**Stored data entries:**
==> config.mk <==
export PLATFORM = sky130hd
export DESIGN_NAME = mmu_top
export DESIGN_NICKNAME = d
export VERILOG_FILES = /design/src/design/mmu_pkg.sv /design/src/design/mmu_if.sv /design/src/design/mmu_tlb.sv /design/src/design/mmu_ptw.sv /design/src/design/mmu_ifetch_xlate.sv /design/src/design/mmu_lsu_xlate.sv /design/src/design/mmu_top.sv
export SDC_FILE = /design/constraint.sdc
export NUM_CORES = 1
export LEC_CHECK = 0
export ABC_CLOCK_PERIOD_IN_PS = 3900
export BUFFER_PORTS_ARGS = -buffer_cell sky130_fd_sc_hd__buf_2
export CORE_MARGIN = 3
export CORE_UTILIZATION = 45
export DETAILED_ROUTE_END_ITERATION = 8
export PLACE_DENSITY = 0.65
export SLEW_MARGIN = 15
export SYNTH_ARGS = -nofsm -noshare
export SYNTH_HDL_FRONTEND = slang
export SYNTH_SLANG_ARGS = --single-unit
export TNS_END_PERCENT = 5
==> constraint.sdc <==
create_clock -name clk_i -period 3.9 [get_ports clk_i]
set_input_delay 0.39 -clock clk_i [delete_from_list [all_inputs] [get_ports clk_i]]
set_output_delay 0.39 -clock clk_i [all_outputs]
set_load 0.005 [all_outputs]
==> src/design/mmu_pkg.sv <==
// ------------------------------------------------------------------
// Sv32-style widths, PTE bit positions and cause codes. No ASIDs and
// no G bit. The permission check ignores SUM and MXR.
// ------------------------------------------------------------------
package mmu_pkg;

    // address and page geometry
    localparam int VLEN     = 32;
    localparam int PLEN     = 34;
    localparam int PPN_W    = 22;
    localparam int VPN_W    = 10;
    localparam int OFFSET_W = 12;
    localparam int PTE_W    = 32;

    localparam int unsigned ITLB_ENTRIES = 4;
    localparam int unsigned DTLB_ENTRIES = 4;

    // page table entry flags, PPN in bits 31:10
    localparam int PTE_V       = 0;
    localparam int PTE_R       = 1;
    localparam int PTE_W_BIT   = 2;
    localparam int PTE_X       = 3;
    localparam int PTE_U       = 4;
    localparam int PTE_A       = 6;
    localparam int PTE_D       = 7;
    localparam int PTE_PPN_LSB = 10;

    localparam logic PRIV_U = 1'b0;
    localparam logic PRIV_S = 1'b1;

    localparam logic [3:0] CAUSE_INSTR_PF = 4'd12;
    localparam logic [3:0] CAUSE_LOAD_PF  = 4'd13;
    localparam logic [3:0] CAUSE_STORE_PF = 4'd15;

    localparam logic [1:0] ACC_EXEC  = 2'd0;
    localparam logic [1:0] ACC_READ  = 2'd1;
    localparam logic [1:0] ACC_WRITE = 2'd2;

    // one virtual address, split for a 4 KiB page or a 4 MiB megapage
    typedef union packed {
        struct packed {
            logic [VPN_W-1:0]    vpn1;
            logic [VPN_W-1:0]    vpn0;
            logic [OFFSET_W-1:0] offset;
        } view_4k;
        struct packed {
            logic [VPN_W-1:0]          vpn1;
            logic [VPN_W+OFFSET_W-1:0] offset;
        } view_mega;
    } vaddr_u;

    // leaf permission check for one access kind
    function automatic logic page_permits(input logic [PTE_W-1:0] pte,
                                          input logic             priv,
                                          input logic [1:0]       acc);
        logic ok;
        ok = pte[PTE_A] && (pte[PTE_U] ? (priv == PRIV_U) : (priv == PRIV_S));
        case (acc)
            ACC_EXEC:  ok = ok && pte[PTE_X];
            ACC_READ:  ok = ok && pte[PTE_R];
            ACC_WRITE: ok = ok && pte[PTE_W_BIT] && pte[PTE_D];
            default:   ok = 1'b0;
        endcase
        return ok;
    endfunction

endpackage

==> src/design/mmu_if.sv <==
// ------------------------------------------------------------------
// TLB lookup and refill buses. Lookup answers combinationally.
// ------------------------------------------------------------------

// lookup from a translation path, also watched by the walker
interface tlb_lookup_if import mmu_pkg::*; ();
    logic             access;
    logic [VLEN-1:0]  vaddr;
    logic             hit;
    logic [PTE_W-1:0] pte;
    logic             is_mega;

    modport requester (output access, vaddr, input hit, pte, is_mega);
    modport tlb       (input access, vaddr, output hit, pte, is_mega);
    modport walker    (input access, vaddr, hit);
endinterface

// one-cycle refill pulse from the walker
interface tlb_refill_if import mmu_pkg::*; ();
    logic             valid;
    logic [VLEN-1:0]  vaddr;
    logic [PTE_W-1:0] pte;
    logic             is_mega;

    modport ptw (output valid, vaddr, pte, is_mega);
    modport tlb (input valid, vaddr, pte, is_mega);
endinterface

**Activity:** Exactly reproduce every line of the data above.

**Written answer:**
==> config.mk <==
export PLATFORM = sky130hd
export DESIGN_NAME = mmu_top
export DESIGN_NICKNAME = d
export VERILOG_FILES = /design/src/design/mmu_pkg.sv /design/src/design/mmu_if.sv /design/src/design/mmu_tlb.sv /design/src/design/mmu_ptw.sv /design/src/design/mmu_ifetch_xlate.sv /design/src/design/mmu_lsu_xlate.sv /design/src/design/mmu_top.sv
export SDC_FILE = /design/constraint.sdc
export NUM_CORES = 1
export LEC_CHECK = 0
export ABC_CLOCK_PERIOD_IN_PS = 3900
export BUFFER_PORTS_ARGS = -buffer_cell sky130_fd_sc_hd__buf_2
export CORE_MARGIN = 3
export CORE_UTILIZATION = 45
export DETAILED_ROUTE_END_ITERATION = 8
export PLACE_DENSITY = 0.65
export SLEW_MARGIN = 15
export SYNTH_ARGS = -nofsm -noshare
export SYNTH_HDL_FRONTEND = slang
export SYNTH_SLANG_ARGS = --single-unit
export TNS_END_PERCENT = 5
==> constraint.sdc <==
create_clock -name clk_i -period 3.9 [get_ports clk_i]
set_input_delay 0.39 -clock clk_i [delete_from_list [all_inputs] [get_ports clk_i]]
set_output_delay 0.39 -clock clk_i [all_outputs]
set_load 0.005 [all_outputs]
==> src/design/mmu_pkg.sv <==
// ------------------------------------------------------------------
// Sv32-style widths, PTE bit positions and cause codes. No ASIDs and
// no G bit. The permission check ignores SUM and MXR.
// ------------------------------------------------------------------
package mmu_pkg;

    // address and page geometry
    localparam int VLEN     = 32;
    localparam int PLEN     = 34;
    localparam int PPN_W    = 22;
    localparam int VPN_W    = 10;
    localparam int OFFSET_W = 12;
    localparam int PTE_W    = 32;

    localparam int unsigned ITLB_ENTRIES = 4;
    localparam int unsigned DTLB_ENTRIES = 4;

    // page table entry flags, PPN in bits 31:10
    localparam int PTE_V       = 0;
    localparam int PTE_R       = 1;
    localparam int PTE_W_BIT   = 2;
    localparam int PTE_X       = 3;
    localparam int PTE_U       = 4;
    localparam int PTE_A       = 6;
    localparam int PTE_D       = 7;
    localparam int PTE_PPN_LSB = 10;

    localparam logic PRIV_U = 1'b0;
    localparam logic PRIV_S = 1'b1;

    localparam logic [3:0] CAUSE_INSTR_PF = 4'd12;
    localparam logic [3:0] CAUSE_LOAD_PF  = 4'd13;
    localparam logic [3:0] CAUSE_STORE_PF = 4'd15;

    localparam logic [1:0] ACC_EXEC  = 2'd0;
    localparam logic [1:0] ACC_READ  = 2'd1;
    localparam logic [1:0] ACC_WRITE = 2'd2;

    // one virtual address, split for a 4 KiB page or a 4 MiB megapage
    typedef union packed {
        struct packed {
            logic [VPN_W-1:0]    vpn1;
            logic [VPN_W-1:0]    vpn0;
            logic [OFFSET_W-1:0] offset;
        } view_4k;
        struct packed {
            logic [VPN_W-1:0]          vpn1;
            logic [VPN_W+OFFSET_W-1:0] offset;
        } view_mega;
    } vaddr_u;

    // leaf permission check for one access kind
    function automatic logic page_permits(input logic [PTE_W-1:0] pte,
                                          input logic             priv,
                                          input logic [1:0]       acc);
        logic ok;
        ok = pte[PTE_A] && (pte[PTE_U] ? (priv == PRIV_U) : (priv == PRIV_S));
        case (acc)
            ACC_EXEC:  ok = ok && pte[PTE_X];
            ACC_READ:  ok = ok && pte[PTE_R];
            ACC_WRITE: ok = ok && pte[PTE_W_BIT] && pte[PTE_D];
            default:   ok = 1'b0;
        endcase
        return ok;
    endfunction

endpackage

==> src/design/mmu_if.sv <==
// ------------------------------------------------------------------
// TLB lookup and refill buses. Lookup answers combinationally.
// ------------------------------------------------------------------

// lookup from a translation path, also watched by the walker
interface tlb_lookup_if import mmu_pkg::*; ();
    logic             access;
    logic [VLEN-1:0]  vaddr;
    logic             hit;
    logic [PTE_W-1:0] pte;
    logic             is_mega;

    modport requester (output access, vaddr, input hit, pte, is_mega);
    modport tlb       (input access, vaddr, output hit, pte, is_mega);
    modport walker    (input access, vaddr, hit);
endinterface

// one-cycle refill pulse from the walker
interface tlb_refill_if import mmu_pkg::*; ();
    logic             valid;
    logic [VLEN-1:0]  vaddr;
    logic [PTE_W-1:0] pte;
    logic             is_mega;

    modport ptw (output valid, vaddr, pte, is_mega);
    modport tlb (input valid, vaddr, pte, is_mega);
endinterface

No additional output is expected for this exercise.